There has to be something that we are missing. All of the great economic minds of the world are focusing on the predicament that our stellar government has gotten us in. If professional economists cannot figure it out, is there really any hope for the people of the United States?

Sometimes the answer is right under our noses, or maybe our ears. Legendary rock band Metallica came out with a new album on Sept. 10 titled Death Magnetic. The metal group ruled the charts in the beginning of its career, but have fell on some hard times in the last decade.

Do the success of the band's albums and the success of the American economy go hand-in-hand? Let's explore.

Before the band formed in the early 1980s. the country was facing major financial setbacks. National productivity was down, interest rates soared and there was a gas crisis in 1970s. Interest rates continued to grow - the prime reached 20 percent in January of 1981.

Metallica's debut album, Kill 'Em All, was released in 1983.

In the early 1980s, Ronald Reagan introduced new economic policies that cut federal income tax and inflation dropped as a result.

Metallica continued to rock hard. The band released four albums between 1984 and 1991. This period in U.S. economic history is called the deregulation era. Financially, things were good; Americans were spending money and lots of it.

Then there was a five-year period that brought no new Metallica music. The economy stabilized during the "Clinton years" and there was nothing to complain about.

Metallica returned from its hiatus with the release of Load in 1996 which was quickly followed by ReLoad in 1997.

The late 1990s are known for the soaring stock market and the dot-com boom. Unemployment dropped below 5 percent and the GDP rose by 69 percent in the 1990s.

Then there came the bubble in the stock market and the overvalued tech stock that caused the market to lose 50 to 75 percent of the growth it had caused in the 1990s. The terror attacks of Sept. 11 triggered a recession in the travel industry.

Businesses failed. The American people were re-evaluating the way money should be spent.

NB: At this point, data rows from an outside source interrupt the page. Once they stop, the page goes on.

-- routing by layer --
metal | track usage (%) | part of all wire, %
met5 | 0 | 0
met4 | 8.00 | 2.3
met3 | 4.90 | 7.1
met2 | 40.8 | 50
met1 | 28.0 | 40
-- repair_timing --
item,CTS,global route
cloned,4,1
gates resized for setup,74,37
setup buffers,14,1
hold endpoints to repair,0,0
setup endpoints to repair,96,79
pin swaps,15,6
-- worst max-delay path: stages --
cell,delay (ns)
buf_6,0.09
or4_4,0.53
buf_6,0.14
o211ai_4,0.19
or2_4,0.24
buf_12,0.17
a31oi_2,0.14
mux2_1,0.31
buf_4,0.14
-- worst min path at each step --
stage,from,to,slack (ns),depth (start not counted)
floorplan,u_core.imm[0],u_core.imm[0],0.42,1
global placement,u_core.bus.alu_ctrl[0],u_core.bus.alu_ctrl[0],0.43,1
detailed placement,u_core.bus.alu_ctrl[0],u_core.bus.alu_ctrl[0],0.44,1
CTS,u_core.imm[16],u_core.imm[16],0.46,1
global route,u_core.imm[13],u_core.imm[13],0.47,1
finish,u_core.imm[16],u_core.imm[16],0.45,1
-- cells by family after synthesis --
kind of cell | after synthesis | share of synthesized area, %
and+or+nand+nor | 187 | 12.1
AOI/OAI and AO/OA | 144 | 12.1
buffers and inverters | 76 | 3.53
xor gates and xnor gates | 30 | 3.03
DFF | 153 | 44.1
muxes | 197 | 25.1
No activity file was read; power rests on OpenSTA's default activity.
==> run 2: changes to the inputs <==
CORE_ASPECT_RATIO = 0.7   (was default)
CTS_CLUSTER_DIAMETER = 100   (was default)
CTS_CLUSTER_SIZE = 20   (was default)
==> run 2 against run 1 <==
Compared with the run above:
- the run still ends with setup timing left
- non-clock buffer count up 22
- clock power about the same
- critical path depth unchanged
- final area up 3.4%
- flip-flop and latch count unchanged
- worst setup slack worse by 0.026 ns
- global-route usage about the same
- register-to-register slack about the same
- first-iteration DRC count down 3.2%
`src/rtl/exec_issue_arbiter.sv`:
```
// Round-robin issue scheduler: picks one ready reservation-station port per
// cycle and launches its cell into a registered execute-input stage. The
// launched op is held under downstream backpressure and squashed on flush.
//
// Handshake: a requester sees its op accepted when req_grant[i] is high at a
// rising edge and dequeues it there. exec_op is consumed at a rising edge
// where exec_valid && exec_ready; while exec_valid && !exec_ready the op and
// exec_valid stay bit-stable until consumed or flushed.

package exec_issue_pkg;
   typedef struct packed {
      logic [31:0] pc;
      logic [3:0]  optype;
      logic [5:0]  dst_tag;
      logic [15:0] imm;
   } res_st_cell_t;
endpackage

module exec_issue_arbiter #(
   parameter int NUM_REQ = 4,
   parameter int PTR_W   = $clog2(NUM_REQ),
   parameter int CNT_W   = 16
) (
   input  logic                                                 clk,
   input  logic                                                 rst_n,
   input  logic                                                 flush,
   input  logic [NUM_REQ-1:0]                                   req_valid,
   input  logic [NUM_REQ*$bits(exec_issue_pkg::res_st_cell_t)-1:0] req_op,
   output logic [NUM_REQ-1:0]                                   req_grant,
   output logic                                                 exec_valid,
   output logic [$bits(exec_issue_pkg::res_st_cell_t)-1:0]      exec_op,
   input  logic                                                 exec_ready,
   output logic [CNT_W-1:0]                                     stall_cnt
);

   localparam int OP_W = $bits(exec_issue_pkg::res_st_cell_t);
   localparam logic [PTR_W:0]   NUM_REQ_W = NUM_REQ[PTR_W:0];
   localparam logic [PTR_W-1:0] LAST_IDX  = PTR_W'(NUM_REQ - 1);

   logic [PTR_W-1:0] rr_ptr;
   logic [PTR_W-1:0] sel;
   logic [PTR_W:0]   idx;
   logic             found;
   logic             load_en;
   logic             grant_fire;
   logic             stall_now;
   logic [OP_W-1:0]  op_arr [NUM_REQ];

   // Unpack the flat candidate bus into one cell per port.
   for (genvar g = 0; g < NUM_REQ; g++) begin : g_unpack
      assign op_arr[g] = req_op[g*OP_W +: OP_W];
   end

   // Stage can accept a new op when empty or being drained, unless flushed.
   assign load_en    = !flush && (!exec_valid || exec_ready);
   assign grant_fire = rst_n && load_en && found;
   assign stall_now  = exec_valid && !exec_ready && !flush;

   // Scan from rr_ptr upward (modulo NUM_REQ) for the first valid requester.
   always_comb begin
      found = 1'b0;
      sel   = '0;
      idx   = '0;
      for (int k = 0; k < NUM_REQ; k++) begin
         idx = {1'b0, rr_ptr} + k[PTR_W:0];
         if (idx >= NUM_REQ_W) idx = idx - NUM_REQ_W;
         if (!found && req_valid[idx[PTR_W-1:0]]) begin
            found = 1'b1;
            sel   = idx[PTR_W-1:0];
         end
      end
   end

   // One-hot grant to the selected port, only when the stage can load.
   always_comb begin
      req_grant = '0;
      for (int j = 0; j < NUM_REQ; j++) begin
         req_grant[j] = grant_fire && (sel == j[PTR_W-1:0]);
      end
   end

   // Execute-input register and round-robin pointer; flush wins over load.
   always_ff @(posedge clk or negedge rst_n) begin
      if (!rst_n) begin
         exec_valid <= 1'b0;
         exec_op    <= '0;
         rr_ptr     <= '0;
      end else if (flush) begin
         exec_valid <= 1'b0;
      end else if (load_en) begin
         exec_valid <= found;
         if (found) begin
            exec_op <= op_arr[sel];
            rr_ptr  <= (sel == LAST_IDX) ? '0 : sel + 1'b1;
         end
      end
   end

   // Saturating count of cycles the held op is blocked by the consumer.
   always_ff @(posedge clk or negedge rst_n) begin
      if (!rst_n) begin
         stall_cnt <= '0;
      end else if (stall_now && (stall_cnt != '1)) begin
         stall_cnt <= stall_cnt + 1'b1;
      end
   end

endmodule

```
`config.mk`:
```
export PLATFORM = sky130hd
export DESIGN_NAME = exec_issue_arbiter
export DESIGN_NICKNAME = d
export VERILOG_FILES = /design/src/rtl/exec_issue_arbiter.sv
export SDC_FILE = /design/constraint.sdc
export NUM_CORES = 1
export LEC_CHECK = 0
export BUFFER_PORTS_ARGS = -buffer_cell sky130_fd_sc_hd__buf_2
export CORE_AREA = 2 2 123 125
export CTS_CLUSTER_DIAMETER = 60
export DETAILED_ROUTE_END_ITERATION = 16
export DIE_AREA = 0 0 125 127
export PLACE_DENSITY = 0.62
export SYNTH_ARGS = -nofsm -noshare
export SYNTH_HDL_FRONTEND = slang
export SYNTH_SLANG_ARGS = --single-unit
```
`constraint.sdc`:
```
create_clock -name clk -period 3.49 [get_ports clk]
set_input_delay 0.349 -clock clk [delete_from_list [all_inputs] [get_ports clk]]
set_output_delay 0.349 -clock clk [all_outputs]
set_load 0.01 [all_outputs]
```
**src/rtl/cache_opr_sequencer.sv**
```systemverilog
// Sequencer that enables NUM_OPR cache operations one after another, either on a
// fixed per-stage cycle budget or on a per-stage completion handshake.
module cache_opr_sequencer #(
  parameter  int NUM_OPR      = 8,
  parameter  int STAGE_CYCLES = 4,
  parameter  int HANDSHAKE    = 0,
  parameter  int VALID_DLY    = 2,
  localparam int CNT_W        = $clog2(STAGE_CYCLES + 1),
  localparam int STG_W        = $clog2(NUM_OPR)
) (
  input  logic               clk,
  input  logic               rstb,
  input  logic               valid,
  input  logic               stage_done,
  input  logic               abort,
  output logic               valid_dly,
  output logic               busy,
  output logic [NUM_OPR-1:0] opr_level,
  output logic [NUM_OPR-1:0] opr_pulse,
  output logic [STG_W-1:0]   cur_stage,
  output logic               seq_done,
  output logic               start_err
);

  typedef enum logic [1:0] {
    ST_IDLE = 2'd0,
    ST_RUN  = 2'd1,
    ST_DONE = 2'd2
  } state_t;

  localparam logic [STG_W-1:0] LAST_STAGE = STG_W'(NUM_OPR - 1);
  localparam logic [CNT_W-1:0] CNT_LAST   = CNT_W'(STAGE_CYCLES - 1);

  state_t               state_q, state_d;
  logic [CNT_W-1:0]     cnt_q, cnt_d;
  logic [STG_W-1:0]     stage_q, stage_d;
  logic [NUM_OPR-1:0]   level_q, level_d;
  logic [NUM_OPR-1:0]   level_prev_q;
  logic                 seq_done_q, seq_done_d;
  logic                 start_err_q, start_err_d;
  logic [VALID_DLY-1:0] vpipe_q, vpipe_d;
  logic                 advance;

  // Stage-advance condition: external completion or the end of the fixed budget.
  assign advance = (HANDSHAKE != 0) ? stage_done : (cnt_q == CNT_LAST);

  always_comb begin
    state_d     = state_q;
    cnt_d       = cnt_q;
    stage_d     = stage_q;
    level_d     = level_q;
    seq_done_d  = 1'b0;
    start_err_d = valid & (state_q != ST_IDLE);
    case (state_q)
      ST_IDLE: begin
        if (valid && !abort) begin
          state_d = ST_RUN;
          cnt_d   = '0;
          stage_d = '0;
          level_d = NUM_OPR'(1);
        end
      end
      ST_RUN: begin
        if (abort) begin
          state_d = ST_IDLE;
          cnt_d   = '0;
          stage_d = '0;
          level_d = '0;
        end else begin
          if (HANDSHAKE == 0) begin
            cnt_d = cnt_q + CNT_W'(1);
          end
          if (advance) begin
            cnt_d = '0;
            if (stage_q == LAST_STAGE) begin
              state_d    = ST_DONE;
              seq_done_d = 1'b1;
            end else begin
              stage_d = stage_q + STG_W'(1);
              // Levels are thermometer-coded, so a shift-in of one adds the next stage bit.
              level_d = {level_q[NUM_OPR-2:0], 1'b1};
            end
          end
        end
      end
      ST_DONE: begin
        state_d = ST_IDLE;
        cnt_d   = '0;
        stage_d = '0;
        level_d = '0;
      end
      default: begin
        state_d = ST_IDLE;
        cnt_d   = '0;
        stage_d = '0;
        level_d = '0;
      end
    endcase
  end

  generate
    if (VALID_DLY == 1) begin : g_vpipe_one
      assign vpipe_d = valid;
    end else begin : g_vpipe_multi
      assign vpipe_d = {vpipe_q[VALID_DLY-2:0], valid};
    end
  endgenerate

  always_ff @(posedge clk or negedge rstb) begin
    if (!rstb) begin
      state_q      <= ST_IDLE;
      cnt_q        <= '0;
      stage_q      <= '0;
      level_q      <= '0;
      level_prev_q <= '0;
      seq_done_q   <= 1'b0;
      start_err_q  <= 1'b0;
      vpipe_q      <= '0;
    end else begin
      state_q      <= state_d;
      cnt_q        <= cnt_d;
      stage_q      <= stage_d;
      level_q      <= level_d;
      level_prev_q <= level_q;
      seq_done_q   <= seq_done_d;
      start_err_q  <= start_err_d;
      vpipe_q      <= vpipe_d;
    end
  end

  assign valid_dly = vpipe_q[VALID_DLY-1];
  assign busy      = (state_q != ST_IDLE);
  assign opr_level = level_q;
  assign opr_pulse = level_q & ~level_prev_q;
  assign cur_stage = stage_q;
  assign seq_done  = seq_done_q;
  assign start_err = start_err_q;

endmodule
```
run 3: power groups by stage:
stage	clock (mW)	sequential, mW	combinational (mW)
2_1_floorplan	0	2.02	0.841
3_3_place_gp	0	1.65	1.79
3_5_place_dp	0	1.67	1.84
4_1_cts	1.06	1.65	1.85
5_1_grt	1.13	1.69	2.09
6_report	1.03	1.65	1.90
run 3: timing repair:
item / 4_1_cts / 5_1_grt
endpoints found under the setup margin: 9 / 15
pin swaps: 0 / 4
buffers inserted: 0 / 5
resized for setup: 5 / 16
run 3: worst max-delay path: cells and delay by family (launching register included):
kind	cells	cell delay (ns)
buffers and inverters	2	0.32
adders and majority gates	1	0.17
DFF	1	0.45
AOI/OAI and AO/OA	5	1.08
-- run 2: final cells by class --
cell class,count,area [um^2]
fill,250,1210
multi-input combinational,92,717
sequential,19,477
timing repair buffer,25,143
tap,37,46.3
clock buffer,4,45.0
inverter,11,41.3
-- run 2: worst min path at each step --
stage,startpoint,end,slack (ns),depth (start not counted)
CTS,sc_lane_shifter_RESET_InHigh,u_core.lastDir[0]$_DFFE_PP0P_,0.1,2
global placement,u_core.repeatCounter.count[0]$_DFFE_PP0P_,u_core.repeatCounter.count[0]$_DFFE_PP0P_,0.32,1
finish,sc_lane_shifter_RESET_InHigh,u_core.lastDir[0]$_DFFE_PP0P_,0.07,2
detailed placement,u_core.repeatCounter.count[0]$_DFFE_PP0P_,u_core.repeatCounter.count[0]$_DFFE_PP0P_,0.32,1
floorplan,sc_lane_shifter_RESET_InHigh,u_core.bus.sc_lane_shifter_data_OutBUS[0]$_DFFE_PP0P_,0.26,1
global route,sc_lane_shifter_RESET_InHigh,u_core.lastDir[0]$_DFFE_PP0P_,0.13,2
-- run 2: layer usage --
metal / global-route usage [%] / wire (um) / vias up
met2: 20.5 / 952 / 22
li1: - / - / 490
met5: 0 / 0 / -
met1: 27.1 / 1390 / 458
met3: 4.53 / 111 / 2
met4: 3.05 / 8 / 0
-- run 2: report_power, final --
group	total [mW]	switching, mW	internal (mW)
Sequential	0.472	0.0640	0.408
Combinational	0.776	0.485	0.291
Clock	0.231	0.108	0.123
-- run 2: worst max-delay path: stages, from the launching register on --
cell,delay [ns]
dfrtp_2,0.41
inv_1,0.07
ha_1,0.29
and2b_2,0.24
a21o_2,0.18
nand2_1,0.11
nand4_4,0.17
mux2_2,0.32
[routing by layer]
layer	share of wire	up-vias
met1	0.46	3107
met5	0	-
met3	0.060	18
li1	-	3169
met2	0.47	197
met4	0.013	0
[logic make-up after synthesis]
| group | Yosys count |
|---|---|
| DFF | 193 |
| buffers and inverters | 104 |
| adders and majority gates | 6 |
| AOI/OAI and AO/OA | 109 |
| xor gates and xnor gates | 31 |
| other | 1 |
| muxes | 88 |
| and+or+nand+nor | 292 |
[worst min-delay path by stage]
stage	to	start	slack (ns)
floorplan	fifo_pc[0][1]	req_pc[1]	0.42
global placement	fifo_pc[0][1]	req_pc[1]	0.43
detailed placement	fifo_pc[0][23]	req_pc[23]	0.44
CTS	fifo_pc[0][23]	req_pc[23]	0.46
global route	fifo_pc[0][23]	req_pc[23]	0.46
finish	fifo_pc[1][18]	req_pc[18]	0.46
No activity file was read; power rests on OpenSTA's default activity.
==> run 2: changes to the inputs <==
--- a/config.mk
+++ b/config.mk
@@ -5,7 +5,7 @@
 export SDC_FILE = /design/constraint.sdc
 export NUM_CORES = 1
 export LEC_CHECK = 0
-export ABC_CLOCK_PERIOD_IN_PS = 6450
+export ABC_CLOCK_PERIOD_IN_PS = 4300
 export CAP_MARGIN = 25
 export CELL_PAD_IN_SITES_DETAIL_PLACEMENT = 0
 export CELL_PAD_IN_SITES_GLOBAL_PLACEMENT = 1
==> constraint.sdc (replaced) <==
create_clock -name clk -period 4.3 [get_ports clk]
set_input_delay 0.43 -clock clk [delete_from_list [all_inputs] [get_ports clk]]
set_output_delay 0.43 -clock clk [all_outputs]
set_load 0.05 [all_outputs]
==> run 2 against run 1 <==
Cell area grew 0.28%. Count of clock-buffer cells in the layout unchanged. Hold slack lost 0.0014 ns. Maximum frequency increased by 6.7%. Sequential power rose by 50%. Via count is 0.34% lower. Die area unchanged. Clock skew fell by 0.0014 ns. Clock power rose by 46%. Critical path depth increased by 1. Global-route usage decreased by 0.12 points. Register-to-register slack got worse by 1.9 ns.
### src/rtl/btn_debounce.sv
// Debouncer for NIN independent board inputs with a shared event interrupt.
module btn_debounce
    import btn_debounce_pkg::*;
#(
    parameter int NIN          = NIN_DEF,
    parameter int STABLE_TICKS = STABLE_TICKS_DEF
)(
    input  logic           clk,
    input  logic           reset,
    input  logic           tick,
    input  logic [NIN-1:0] raw,
    input  logic [NIN-1:0] clr,
    output logic [NIN-1:0] stable,
    output logic [NIN-1:0] rise,
    output logic [NIN-1:0] fall,
    output logic [NIN-1:0] pressed,
    output logic [NIN-1:0] released,
    output logic           irq
);

    for (genvar g = 0; g < NIN; g++) begin : g_bit
        btn_debounce_bit #(
            .STABLE_TICKS (STABLE_TICKS)
        ) u_bit (
            .clk      (clk),
            .reset    (reset),
            .tick     (tick),
            .raw      (raw[g]),
            .clr      (clr[g]),
            .stable   (stable[g]),
            .rise     (rise[g]),
            .fall     (fall[g]),
            .pressed  (pressed[g]),
            .released (released[g])
        );
    end

    // Interrupt whenever any sticky flag is pending; no extra register stage.
    always_comb begin
        irq = (|pressed) | (|released);
    end

endmodule
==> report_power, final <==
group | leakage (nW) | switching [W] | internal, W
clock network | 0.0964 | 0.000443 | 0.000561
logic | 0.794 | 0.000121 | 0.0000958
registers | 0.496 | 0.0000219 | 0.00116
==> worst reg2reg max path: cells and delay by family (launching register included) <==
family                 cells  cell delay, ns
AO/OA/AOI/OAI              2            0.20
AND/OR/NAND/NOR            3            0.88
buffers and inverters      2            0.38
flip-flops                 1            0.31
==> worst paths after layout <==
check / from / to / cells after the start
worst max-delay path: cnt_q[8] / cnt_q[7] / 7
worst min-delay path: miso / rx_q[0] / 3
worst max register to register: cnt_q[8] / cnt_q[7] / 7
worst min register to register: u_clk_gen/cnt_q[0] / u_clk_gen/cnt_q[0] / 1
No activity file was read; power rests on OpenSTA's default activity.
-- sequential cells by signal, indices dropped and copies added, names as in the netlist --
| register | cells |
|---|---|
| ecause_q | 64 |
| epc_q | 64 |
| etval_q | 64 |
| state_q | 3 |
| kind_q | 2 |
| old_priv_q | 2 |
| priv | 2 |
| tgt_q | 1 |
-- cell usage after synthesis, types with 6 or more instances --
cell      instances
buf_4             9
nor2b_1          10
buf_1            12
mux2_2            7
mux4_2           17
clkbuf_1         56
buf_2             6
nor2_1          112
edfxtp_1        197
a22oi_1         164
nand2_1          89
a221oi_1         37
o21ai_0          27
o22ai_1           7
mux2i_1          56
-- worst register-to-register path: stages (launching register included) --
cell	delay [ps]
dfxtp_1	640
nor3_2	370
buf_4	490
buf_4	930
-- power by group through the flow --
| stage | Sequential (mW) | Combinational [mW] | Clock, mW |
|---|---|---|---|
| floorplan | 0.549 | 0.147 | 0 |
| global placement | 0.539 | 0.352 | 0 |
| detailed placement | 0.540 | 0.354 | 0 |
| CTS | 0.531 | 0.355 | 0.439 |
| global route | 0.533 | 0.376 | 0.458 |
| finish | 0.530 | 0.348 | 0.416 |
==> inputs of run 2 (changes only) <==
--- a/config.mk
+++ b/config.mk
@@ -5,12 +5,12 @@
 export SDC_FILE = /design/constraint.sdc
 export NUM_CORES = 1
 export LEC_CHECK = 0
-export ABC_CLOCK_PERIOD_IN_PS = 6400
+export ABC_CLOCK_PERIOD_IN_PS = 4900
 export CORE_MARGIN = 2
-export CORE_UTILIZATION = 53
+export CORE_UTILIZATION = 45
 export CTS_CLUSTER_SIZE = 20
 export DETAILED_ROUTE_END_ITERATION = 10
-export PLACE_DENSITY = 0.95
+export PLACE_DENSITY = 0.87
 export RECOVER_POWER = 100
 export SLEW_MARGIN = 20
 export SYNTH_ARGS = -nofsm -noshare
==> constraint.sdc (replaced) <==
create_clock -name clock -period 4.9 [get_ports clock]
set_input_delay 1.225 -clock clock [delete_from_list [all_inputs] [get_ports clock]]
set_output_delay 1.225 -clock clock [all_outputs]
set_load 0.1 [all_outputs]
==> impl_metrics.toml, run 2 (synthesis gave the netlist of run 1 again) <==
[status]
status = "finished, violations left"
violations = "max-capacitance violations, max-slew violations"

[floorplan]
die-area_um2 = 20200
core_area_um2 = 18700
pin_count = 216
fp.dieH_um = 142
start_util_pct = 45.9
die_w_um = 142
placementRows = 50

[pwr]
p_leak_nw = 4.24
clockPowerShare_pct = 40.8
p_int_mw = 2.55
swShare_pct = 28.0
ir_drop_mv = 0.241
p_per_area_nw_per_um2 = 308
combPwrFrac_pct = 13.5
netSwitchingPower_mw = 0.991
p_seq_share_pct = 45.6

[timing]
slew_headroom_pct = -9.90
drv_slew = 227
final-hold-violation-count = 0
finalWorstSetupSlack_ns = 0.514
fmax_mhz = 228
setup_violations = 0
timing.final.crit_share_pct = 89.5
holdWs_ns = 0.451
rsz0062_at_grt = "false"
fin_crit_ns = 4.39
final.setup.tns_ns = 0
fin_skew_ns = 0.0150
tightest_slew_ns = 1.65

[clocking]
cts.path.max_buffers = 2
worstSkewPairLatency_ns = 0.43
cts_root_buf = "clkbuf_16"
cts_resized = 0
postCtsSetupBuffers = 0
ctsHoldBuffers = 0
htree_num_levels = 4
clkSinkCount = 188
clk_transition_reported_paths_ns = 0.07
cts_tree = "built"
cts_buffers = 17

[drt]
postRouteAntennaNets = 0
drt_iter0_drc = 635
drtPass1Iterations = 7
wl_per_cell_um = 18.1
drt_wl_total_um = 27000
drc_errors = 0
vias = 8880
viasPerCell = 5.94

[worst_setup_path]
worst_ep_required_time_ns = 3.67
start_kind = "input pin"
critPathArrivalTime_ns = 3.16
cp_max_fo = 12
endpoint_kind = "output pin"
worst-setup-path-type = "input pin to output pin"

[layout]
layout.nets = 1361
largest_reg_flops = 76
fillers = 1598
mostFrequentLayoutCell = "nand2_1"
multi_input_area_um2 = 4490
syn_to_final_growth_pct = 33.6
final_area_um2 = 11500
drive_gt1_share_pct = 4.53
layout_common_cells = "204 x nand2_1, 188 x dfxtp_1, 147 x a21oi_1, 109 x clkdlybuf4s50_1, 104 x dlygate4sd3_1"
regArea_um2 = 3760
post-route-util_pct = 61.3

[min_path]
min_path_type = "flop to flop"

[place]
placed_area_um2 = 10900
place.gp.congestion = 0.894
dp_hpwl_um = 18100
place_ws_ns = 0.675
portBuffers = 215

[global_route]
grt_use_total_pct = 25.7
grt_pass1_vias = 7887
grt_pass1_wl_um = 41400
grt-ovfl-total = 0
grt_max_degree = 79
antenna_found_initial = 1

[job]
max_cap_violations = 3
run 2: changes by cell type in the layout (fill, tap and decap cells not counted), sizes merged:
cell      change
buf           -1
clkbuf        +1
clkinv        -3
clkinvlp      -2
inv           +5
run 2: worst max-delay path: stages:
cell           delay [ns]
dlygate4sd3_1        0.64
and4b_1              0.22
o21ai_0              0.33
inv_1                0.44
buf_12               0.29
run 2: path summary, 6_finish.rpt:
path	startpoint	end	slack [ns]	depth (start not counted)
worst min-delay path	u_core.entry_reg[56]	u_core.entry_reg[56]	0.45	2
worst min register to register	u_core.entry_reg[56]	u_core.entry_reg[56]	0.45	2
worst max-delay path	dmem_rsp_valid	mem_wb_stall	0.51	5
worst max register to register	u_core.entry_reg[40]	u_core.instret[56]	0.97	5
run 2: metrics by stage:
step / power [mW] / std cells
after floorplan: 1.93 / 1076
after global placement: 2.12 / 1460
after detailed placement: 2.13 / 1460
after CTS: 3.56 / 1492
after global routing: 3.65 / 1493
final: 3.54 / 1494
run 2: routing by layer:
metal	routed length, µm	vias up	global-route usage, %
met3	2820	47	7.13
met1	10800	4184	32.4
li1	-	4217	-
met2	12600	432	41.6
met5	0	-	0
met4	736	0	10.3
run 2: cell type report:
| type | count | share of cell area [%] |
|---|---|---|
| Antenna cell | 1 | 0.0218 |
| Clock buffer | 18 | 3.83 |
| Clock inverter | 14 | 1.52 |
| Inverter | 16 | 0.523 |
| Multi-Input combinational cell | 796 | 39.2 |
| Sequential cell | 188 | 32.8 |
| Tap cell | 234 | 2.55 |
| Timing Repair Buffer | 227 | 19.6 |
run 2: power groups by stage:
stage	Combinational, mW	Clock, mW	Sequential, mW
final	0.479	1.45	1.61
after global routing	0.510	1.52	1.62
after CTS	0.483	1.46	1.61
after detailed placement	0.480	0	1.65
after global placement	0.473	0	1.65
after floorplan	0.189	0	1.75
==> config.mk <==
export PLATFORM = sky130hd
export DESIGN_NAME = tdm_demux8
export DESIGN_NICKNAME = d
export VERILOG_FILES = /design/src/rtl/tdm_pkg.sv /design/src/rtl/tdm_slot_ctr.sv /design/src/rtl/tdm_demux8.sv
export SDC_FILE = /design/constraint.sdc
export NUM_CORES = 1
export LEC_CHECK = 0
export BUFFER_PORTS_ARGS = -buffer_cell sky130_fd_sc_hd__buf_4
export CAP_MARGIN = 25
export CORE_ASPECT_RATIO = 0.7
export CORE_MARGIN = 2
export CORE_UTILIZATION = 58
export CTS_CLUSTER_SIZE = 24
export DETAILED_ROUTE_END_ITERATION = 10
export PLACE_DENSITY = 0.79
export SYNTH_ARGS = -nofsm -noshare
export SYNTH_HDL_FRONTEND = slang
export SYNTH_HIERARCHICAL = 1
export SYNTH_SLANG_ARGS = --single-unit
==> constraint.sdc <==
create_clock -name clk -period 3.35 [get_ports clk]
set_input_delay 0 -clock clk [delete_from_list [all_inputs] [get_ports clk]]
set_output_delay 0 -clock clk [all_outputs]
set_load 0.01 [all_outputs]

Metallica released St. Anger in 2003. Even I will admit that this album sucked. It still reached the No. 1 spot on the Billboard Music Charts in its first week of release.

The housing market soared and it seemed like everyone owned a home in the new millennium. The prices of real estate went up and up and up. Times were good.

Today, all of the people who probably should not have owned a home don't. Unemployment continues to grow. Gas prices are at an all-time high. The economy pretty much sucks.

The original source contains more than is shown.